Zresztą nikt lepiej od Marka Kukułki nie pojmował, że takiego gracza jak Kostuch bardzo trudno jest dojść, gdy się zaszył w knieję. Z nim i obława niewieleby pomogła. Bo kłusownik widocznie miał wyborny wiatr i słuch nadzwyczajny, a przytem tak rozumiał całe położenie, tak dobrze wiedział, gdzie w danej chwili mogą być ludzie, a gdzie zwierzęta, iż podobno tylko z jednymi złodziejami miał parę razy niespodziewane spotkanie w nocy.

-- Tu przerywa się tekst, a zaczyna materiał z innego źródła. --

**src/fadm_pkg.sv**
```systemverilog
// Shared types, constants and register codes for the filtered arcade drive mixer.
package fadm_pkg;

  localparam int SAMPLE_BITS    = 16;
  localparam int FRAC_BITS      = SAMPLE_BITS - 1;
  localparam int WINDOW_BITS    = 5;
  localparam int DEADBAND_BITS  = FRAC_BITS;
  localparam int CFG_DATA_BITS  = (WINDOW_BITS > DEADBAND_BITS) ? WINDOW_BITS : DEADBAND_BITS;
  localparam int CFG_IDX_BITS   = 1;
  localparam int DEPTH_DEF      = 32;
  localparam int COUNT_BITS_DEF = $clog2(DEPTH_DEF + 1);
  localparam int TOTAL_BITS_DEF = SAMPLE_BITS + COUNT_BITS_DEF;

  localparam logic [WINDOW_BITS-1:0]   WINDOW_RESET   = WINDOW_BITS'(25);
  localparam logic [DEADBAND_BITS-1:0] DEADBAND_RESET = DEADBAND_BITS'(1311);

  // edge counter codes
  localparam logic [1:0] TOG_SET  = 2'd0;
  localparam logic [1:0] TOG_CLR  = 2'd2;
  localparam logic [1:0] SEL_RAW  = 2'd0;
  localparam logic [1:0] SEL_MEAN = 2'd2;

  typedef enum logic [CFG_IDX_BITS-1:0] {
    CFG_WINDOW,
    CFG_DEADBAND
  } cfg_idx_e;

  typedef enum logic [2:0] {
    ST_IDLE,
    ST_PREP,
    ST_DIV,
    ST_SQ_GO,
    ST_SQ,
    ST_MIX,
    ST_OUT
  } state_e;

  typedef struct packed {
    logic signed [SAMPLE_BITS-1:0] throttle_sample;
    logic signed [SAMPLE_BITS-1:0] turn_sample;
    logic                          solenoid_button;
    logic                          mode_button;
    logic                          enabled;
  } in_item_t;

  typedef struct packed {
    logic signed [SAMPLE_BITS-1:0] left_drive;
    logic signed [SAMPLE_BITS-1:0] right_drive;
    logic                          solenoid_on;
    logic                          drive_valid;
  } out_item_t;

endpackage

```
**src/fadm_div.sv**
```systemverilog
// Bit-serial restoring divider, one quotient bit per cycle.
module fadm_div
  import fadm_pkg::*;
#(
  parameter int NUM_W = TOTAL_BITS_DEF,
  parameter int DEN_W = COUNT_BITS_DEF
) (
  input  logic             clk_i,
  input  logic             rst_ni,
  input  logic             start_i,
  input  logic [NUM_W-1:0] num_i,
  input  logic [DEN_W-1:0] den_i,
  output logic             done_o,
  output logic [NUM_W-1:0] quo_o
);

  localparam int CNT_BITS = $clog2(NUM_W + 1);

  logic                run_q;
  logic                done_q;
  logic [CNT_BITS-1:0] cnt_q;
  logic [NUM_W-1:0]    num_q;
  logic [DEN_W-1:0]    rem_q;
  logic [DEN_W-1:0]    den_q;
  logic [DEN_W:0]      trial;
  logic [DEN_W:0]      diff;
  logic                ge;

  always_comb begin
    trial = {rem_q, num_q[NUM_W-1]};
    diff  = trial - {1'b0, den_q};
    ge    = trial >= {1'b0, den_q};
  end

  always_ff @(posedge clk_i or negedge rst_ni) begin
    if (!rst_ni) begin
      run_q  <= 1'b0;
      done_q <= 1'b0;
      cnt_q  <= '0;
    end else begin
      done_q <= 1'b0;
      if (start_i) begin
        run_q <= 1'b1;
        cnt_q <= CNT_BITS'(NUM_W);
      end else if (run_q) begin
        cnt_q <= cnt_q - 1'b1;
        if (cnt_q == CNT_BITS'(1)) begin
          run_q  <= 1'b0;
          done_q <= 1'b1;
        end
      end
    end
  end

  always_ff @(posedge clk_i) begin
    if (start_i) begin
      num_q <= num_i;
      den_q <= den_i;
      rem_q <= '0;
    end else if (run_q) begin
      num_q <= {num_q[NUM_W-2:0], ge};
      rem_q <= ge ? diff[DEN_W-1:0] : trial[DEN_W-1:0];
    end
  end

  assign done_o = done_q;
  assign quo_o  = num_q;

endmodule

```
**src/fadm_sq.sv**
```systemverilog
// Bit-serial squarer of a magnitude, with round-half-up rescale to Q1.15.
module fadm_sq
  import fadm_pkg::*;
(
  input  logic                   clk_i,
  input  logic                   rst_ni,
  input  logic                   start_i,
  input  logic [SAMPLE_BITS-1:0] mag_i,
  output logic                   done_o,
  output logic [SAMPLE_BITS-1:0] res_o
);

  localparam int CNT_BITS = $clog2(SAMPLE_BITS + 1);
  localparam int PROD_W   = 2 * SAMPLE_BITS;
  localparam logic [PROD_W-1:0] HALF = PROD_W'(1) << (FRAC_BITS - 1);

  logic                   run_q;
  logic                   rnd_q;
  logic                   done_q;
  logic [CNT_BITS-1:0]    cnt_q;
  logic [SAMPLE_BITS-1:0] hi_q;
  logic [SAMPLE_BITS-1:0] lo_q;
  logic [SAMPLE_BITS-1:0] mc_q;
  logic [SAMPLE_BITS-1:0] res_q;
  logic [SAMPLE_BITS:0]   psum;
  logic [PROD_W-1:0]      rsum;

  always_comb begin
    psum = {1'b0, hi_q} + (lo_q[0] ? {1'b0, mc_q} : '0);
    rsum = {hi_q, lo_q} + HALF;
  end

  always_ff @(posedge clk_i or negedge rst_ni) begin
    if (!rst_ni) begin
      run_q  <= 1'b0;
      rnd_q  <= 1'b0;
      done_q <= 1'b0;
      cnt_q  <= '0;
    end else begin
      done_q <= 1'b0;
      rnd_q  <= 1'b0;
      if (start_i) begin
        run_q <= 1'b1;
        cnt_q <= CNT_BITS'(SAMPLE_BITS);
      end else if (run_q) begin
        cnt_q <= cnt_q - 1'b1;
        if (cnt_q == CNT_BITS'(1)) begin
          run_q <= 1'b0;
          rnd_q <= 1'b1;
        end
      end else if (rnd_q) begin
        done_q <= 1'b1;
      end
    end
  end

  always_ff @(posedge clk_i) begin
    if (start_i) begin
      mc_q <= mag_i;
      lo_q <= mag_i;
      hi_q <= '0;
    end else if (run_q) begin
      hi_q <= psum[SAMPLE_BITS:1];
      lo_q <= {psum[0], lo_q[SAMPLE_BITS-1:1]};
    end
    if (rnd_q) begin
      res_q <= rsum[FRAC_BITS +: SAMPLE_BITS];
    end
  end

  assign done_o = done_q;
  assign res_o  = res_q;

endmodule

```
**src/filtered_arcade_drive_mixer.sv**
```systemverilog
// Top level: button edge logic, throttle history and mean, squaring and drive mixing.
//
//   channel  | handshake                | payload
//   ---------+--------------------------+-----------
//   input    | in_valid_i / in_stall_o  | in_item_i
//   output   | out_valid_o / out_stall_i| out_item_o
//   config   | cfg_we_i                 | cfg_idx_i, cfg_data_i
//
// One item at a time. An enabled item runs through the two bit-serial squarers; with the
// averaged throttle the one-bit-per-cycle serial divider runs first, one quotient bit per dividend bit.
// Reset clears counters and history fill and restores default settings; history words
// are only read once written.
// The next item can be accepted the cycle after the result loads, even while that result waits on a stall.
module filtered_arcade_drive_mixer
  import fadm_pkg::*;
#(
  parameter int HISTORY_DEPTH = DEPTH_DEF
) (
  input  logic                     clk_i,
  input  logic                     rst_ni,
  input  logic                     in_valid_i,
  output logic                     in_stall_o,
  input  in_item_t                 in_item_i,
  output logic                     out_valid_o,
  input  logic                     out_stall_i,
  output out_item_t                out_item_o,
  input  logic                     cfg_we_i,
  input  logic [CFG_IDX_BITS-1:0]  cfg_idx_i,
  input  logic [CFG_DATA_BITS-1:0] cfg_data_i
);

  localparam int ADDR_W = $clog2(HISTORY_DEPTH);
  localparam int CNT_W  = $clog2(HISTORY_DEPTH + 1);
  localparam int TOT_W  = SAMPLE_BITS + CNT_W;
  localparam int CMP_W  = (CNT_W > WINDOW_BITS) ? CNT_W : WINDOW_BITS;
  localparam int OW     = CNT_W + 1;
  localparam int MW     = SAMPLE_BITS + 2;
  localparam logic signed [MW-1:0] FS_M  = MW'((1 << FRAC_BITS) - 1);
  localparam logic signed [MW-1:0] NFS_M = -FS_M;
  localparam logic [FRAC_BITS-1:0] FS_MAG = FRAC_BITS'((1 << FRAC_BITS) - 1);

  function automatic logic signed [SAMPLE_BITS-1:0] clamp_fn(input logic signed [MW-1:0] v);
    logic signed [MW-1:0] r;
    r = v;
    if (v > FS_M) r = FS_M;
    else if (v < NFS_M) r = NFS_M;
    return $signed(r[SAMPLE_BITS-1:0]);
  endfunction

  state_e state_q, state_d;

  logic [WINDOW_BITS-1:0]   window_q;
  logic [DEADBAND_BITS-1:0] deadband_q;

  logic [CNT_W-1:0]        fill_q;
  logic [ADDR_W-1:0]       wslot_q;
  logic signed [TOT_W-1:0] total_q;
  logic [1:0]              tog_cnt_q, sel_cnt_q;
  logic                    tog_prev_q, sel_prev_q, valve_q;
  logic                    ev_q, mean_q, out_valid_q;

  logic [CNT_W-1:0]       n_q;
  logic [FRAC_BITS-1:0]   am_q;
  logic                   a_neg_q;
  logic [SAMPLE_BITS-1:0] pm_q;
  logic                   p_neg_q;
  logic signed [MW-1:0]   left_q, right_q;
  logic                   dv_q;
  logic [SAMPLE_BITS-1:0] rd_q;
  out_item_t              out_q;

  logic [SAMPLE_BITS-1:0] hist_mem [HISTORY_DEPTH];

  logic in_acc, out_free, div_start, sq_start, out_load;

  // accept-time terms
  logic                   tog_chg, sel_chg;
  logic [1:0]             tog_cnt_n, sel_cnt_n;
  logic                   valve_n;
  logic [SAMPLE_BITS-1:0] turn_u, turn_abs, smp_u, smp_abs;
  logic                   turn_min;
  logic [FRAC_BITS-1:0]   ang_mag;
  logic [CMP_W-1:0]       win_ext, win_lim, win_eff;
  logic [CNT_W-1:0]       n_n;
  logic                   ev_n;
  logic [ADDR_W-1:0]      wslot_n;

  logic [OW-1:0]          ws_e, n_e, old_full;
  logic [ADDR_W-1:0]      old_addr;
  logic [TOT_W-1:0]       tot_abs;

  logic                   div_done;
  logic [TOT_W-1:0]       div_quo;
  logic                   sq_p_done, sq_a_done;
  logic [SAMPLE_BITS-1:0] sq_p_res, sq_a_res;

  logic signed [MW-1:0]   tv, av, nav, sum_ta, dif_ta, mix_l, mix_r;

  assign in_acc   = in_valid_i && !in_stall_o;
  assign out_free = !out_valid_q || !out_stall_i;

  // accept-time decode
  always_comb begin
    tog_chg   = in_item_i.solenoid_button != tog_prev_q;
    sel_chg   = in_item_i.mode_button != sel_prev_q;
    tog_cnt_n = tog_cnt_q + {1'b0, tog_chg};
    sel_cnt_n = sel_cnt_q + {1'b0, sel_chg};
    if (tog_cnt_n == TOG_SET) valve_n = 1'b1;
    else if (tog_cnt_n == TOG_CLR) valve_n = 1'b0;
    else valve_n = valve_q;

    turn_u   = in_item_i.turn_sample;
    turn_abs = turn_u[SAMPLE_BITS-1] ? (SAMPLE_BITS'(0) - turn_u) : turn_u;
    turn_min = turn_u == {1'b1, {FRAC_BITS{1'b0}}};
    ang_mag  = turn_min ? FS_MAG : turn_abs[FRAC_BITS-1:0];

    smp_u   = in_item_i.throttle_sample;
    smp_abs = smp_u[SAMPLE_BITS-1] ? (SAMPLE_BITS'(0) - smp_u) : smp_u;

    win_ext = CMP_W'(window_q);
    win_lim = CMP_W'(HISTORY_DEPTH - 1);
    win_eff = (win_ext > win_lim) ? win_lim : win_ext;
    n_n     = fill_q + CNT_W'(1);
    ev_n    = CMP_W'(n_n) > win_eff;
    wslot_n = (wslot_q == ADDR_W'(HISTORY_DEPTH - 1)) ? '0 : wslot_q + ADDR_W'(1);

    ws_e     = OW'(wslot_q);
    n_e      = OW'(n_q);
    old_full = (ws_e >= n_e) ? (ws_e - n_e) : (ws_e + OW'(HISTORY_DEPTH) - n_e);
    old_addr = old_full[ADDR_W-1:0];

    tot_abs = total_q[TOT_W-1] ? (TOT_W'(0) - TOT_W'(total_q)) : TOT_W'(total_q);
  end

  // mixing of signed squares
  always_comb begin
    tv     = $signed({2'b00, sq_p_res});
    av     = $signed({2'b00, sq_a_res});
    if (p_neg_q) tv = -tv;
    if (a_neg_q) av = -av;
    nav    = -av;
    sum_ta = tv + av;
    dif_ta = tv - av;
    if (sq_a_res == '0) begin
      mix_l = tv;
      mix_r = tv;
    end else if (tv > 0) begin
      if (av < 0) begin
        mix_l = av;
        mix_r = dif_ta;
      end else begin
        mix_l = sum_ta;
        mix_r = nav;
      end
    end else begin
      if (av > 0) begin
        mix_l = (tv > nav) ? tv : nav;
        mix_r = sum_ta;
      end else begin
        mix_l = dif_ta;
        mix_r = (tv > av) ? tv : av;
      end
    end
  end

  // next state
  always_comb begin
    state_d = state_q;
    unique case (state_q)
      ST_IDLE: begin
        if (in_acc) state_d = in_item_i.enabled ? ST_PREP : ST_OUT;
      end
      ST_PREP:  state_d = ST_DIV;
      ST_DIV: begin
        if (!mean_q || div_done) state_d = ST_SQ_GO;
      end
      ST_SQ_GO: state_d = ST_SQ;
      ST_SQ: begin
        if (sq_p_done) state_d = ST_MIX;
      end
      ST_MIX:   state_d = ST_OUT;
      ST_OUT: begin
        if (out_free) state_d = ST_IDLE;
      end
      default:  state_d = ST_IDLE;
    endcase
  end

  // control outputs
  always_comb begin
    in_stall_o = 1'b1;
    div_start  = 1'b0;
    sq_start   = 1'b0;
    out_load   = 1'b0;
    unique case (state_q)
      ST_IDLE:  in_stall_o = 1'b0;
      ST_PREP:  div_start  = mean_q;
      ST_SQ_GO: sq_start   = 1'b1;
      ST_OUT:   out_load   = out_free;
      default: ;
    endcase
  end

  always_ff @(posedge clk_i or negedge rst_ni) begin
    if (!rst_ni) begin
      state_q     <= ST_IDLE;
      window_q    <= WINDOW_RESET;
      deadband_q  <= DEADBAND_RESET;
      fill_q      <= '0;
      wslot_q     <= '0;
      total_q     <= '0;
      tog_cnt_q   <= '0;
      sel_cnt_q   <= '0;
      tog_prev_q  <= 1'b0;
      sel_prev_q  <= 1'b0;
      valve_q     <= 1'b0;
      ev_q        <= 1'b0;
      mean_q      <= 1'b0;
      out_valid_q <= 1'b0;
    end else begin
      state_q <= state_d;

      if (cfg_we_i) begin
        unique case (cfg_idx_e'(cfg_idx_i))
          CFG_WINDOW:   window_q   <= cfg_data_i[WINDOW_BITS-1:0];
          CFG_DEADBAND: deadband_q <= cfg_data_i[DEADBAND_BITS-1:0];
        endcase
      end

      if (in_acc) begin
        if (in_item_i.enabled) begin
          tog_cnt_q  <= tog_cnt_n;
          sel_cnt_q  <= sel_cnt_n;
          tog_prev_q <= in_item_i.solenoid_button;
          sel_prev_q <= in_item_i.mode_button;
          valve_q    <= valve_n;
          wslot_q    <= wslot_n;
          total_q    <= total_q + TOT_W'(in_item_i.throttle_sample);
          fill_q     <= ev_n ? (n_n - CNT_W'(1)) : n_n;
          ev_q       <= ev_n;
          mean_q     <= sel_cnt_n == SEL_MEAN;
        end else begin
          fill_q  <= '0;
          wslot_q <= '0;
          total_q <= '0;
          ev_q    <= 1'b0;
          mean_q  <= 1'b0;
        end
      end else if (state_q == ST_DIV && ev_q) begin
        // drop the oldest sample; in mean mode the divider already holds the full sum
        total_q <= total_q - TOT_W'($signed(rd_q));
        ev_q    <= 1'b0;
      end

      if (out_load) out_valid_q <= 1'b1;
      else if (!out_stall_i) out_valid_q <= 1'b0;
    end
  end

  always_ff @(posedge clk_i) begin
    if (in_acc && in_item_i.enabled) begin
      hist_mem[wslot_q] <= in_item_i.throttle_sample;
    end
    if (state_q == ST_PREP) begin
      rd_q <= hist_mem[old_addr];
    end
  end

  always_ff @(posedge clk_i) begin
    if (in_acc) begin
      n_q     <= n_n;
      am_q    <= (ang_mag >= deadband_q) ? ang_mag : '0;
      a_neg_q <= !turn_u[SAMPLE_BITS-1];
      dv_q    <= in_item_i.enabled;
      left_q  <= '0;
      right_q <= '0;
      if (sel_cnt_n == SEL_RAW) begin
        pm_q    <= smp_abs;
        p_neg_q <= smp_u[SAMPLE_BITS-1];
      end else begin
        pm_q    <= '0;
        p_neg_q <= 1'b0;
      end
    end
    if (state_q == ST_PREP && mean_q) begin
      p_neg_q <= total_q[TOT_W-1];
    end
    if (state_q == ST_DIV && mean_q && div_done) begin
      pm_q <= div_quo[SAMPLE_BITS-1:0];
    end
    if (state_q == ST_MIX) begin
      left_q  <= mix_l;
      right_q <= mix_r;
    end
    if (out_load) begin
      out_q.left_drive  <= clamp_fn(left_q);
      out_q.right_drive <= clamp_fn(-right_q);
      out_q.solenoid_on <= valve_q;
      out_q.drive_valid <= dv_q;
    end
  end

  fadm_div #(
    .NUM_W (TOT_W),
    .DEN_W (CNT_W)
  ) u_div (
    .clk_i   (clk_i),
    .rst_ni  (rst_ni),
    .start_i (div_start),
    .num_i   (tot_abs),
    .den_i   (n_q),
    .done_o  (div_done),
    .quo_o   (div_quo)
  );

  fadm_sq u_sq_p (
    .clk_i   (clk_i),
    .rst_ni  (rst_ni),
    .start_i (sq_start),
    .mag_i   (pm_q),
    .done_o  (sq_p_done),
    .res_o   (sq_p_res)
  );

  fadm_sq u_sq_a (
    .clk_i   (clk_i),
    .rst_ni  (rst_ni),
    .start_i (sq_start),
    .mag_i   ({1'b0, am_q}),
    .done_o  (sq_a_done),
    .res_o   (sq_a_res)
  );

  assign out_valid_o = out_valid_q;
  assign out_item_o  = out_q;

`ifndef SYNTHESIS
  a_sq_lockstep: assert property (@(posedge clk_i) disable iff (!rst_ni)
    sq_p_done == sq_a_done)
    else $error("squarers out of step");

  a_busy_after_accept: assert property (@(posedge clk_i) disable iff (!rst_ni)
    in_acc |=> in_stall_o)
    else $error("item accepted while previous item in progress");

  a_fill_bound: assert property (@(posedge clk_i) disable iff (!rst_ni)
    fill_q <= CNT_W'(HISTORY_DEPTH - 1))
    else $error("history fill beyond ring");

  a_div_in_state: assert property (@(posedge clk_i) disable iff (!rst_ni)
    div_done |-> state_q == ST_DIV)
    else $error("divider finished outside divide state");
`endif

endmodule

```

Hersztem bandy złodziejów, ukrywających się w puszczy, był Sobek Guzik, człowiek, który już żadną miarą nie mógł być za mit poczytywany. Ten zuchwały rabuś niejednokrotnie dostawał się w ręce sprawiedliwości, ale żadne łańcuchy nie zdołały go skuć tak mocno, aby się z nich wyzwolić nie umiał. Był on straszną plagą okolicy w kilkomilowym promieniu. Każda noc stanowiła dla niego dobrą sposobność wyłamywania zamków, rabowania, a w razie potrzeby, popełnienia nawet morderstwa. Rzecz dziwna, Guzik chodził nieraz do karczem poblizkich, do miasteczka na jarmarki, kumał się z różnymi chłopami i nie stroniono tak dalece od niego, podczas gdy tajemniczą mgłą mitu przyodzianego Kostucha uważano na równi z dyabłem. Sam Guzik miał gdzieś komuś opowiadać, że z powodu kłusownika nigdy nie może należycie utaić skradzionych rzeczy, że Kostuch już niejednokrotnie zniweczył złodziejskie plany i przyłożył się w tajemniczy sposób do wykrycia rozmaitych kradzieży. Naczelnik rabusiów także więc zaprzysiągł zemstę Kostuchowi, obiecując go powiesić przy spotkaniu „na pierwszej lepszej gałęzi.“ Tego rodzaju obietnica była znacznie poważniejsza, niż groźby Kukułki, ponieważ zemsta, zapowiedziana przez złych ludzi, ma zawsze daleko większe widoki powodzenia; przytem Guzik z bezczelnem zuchwalstwem łączył siłę olbrzyma.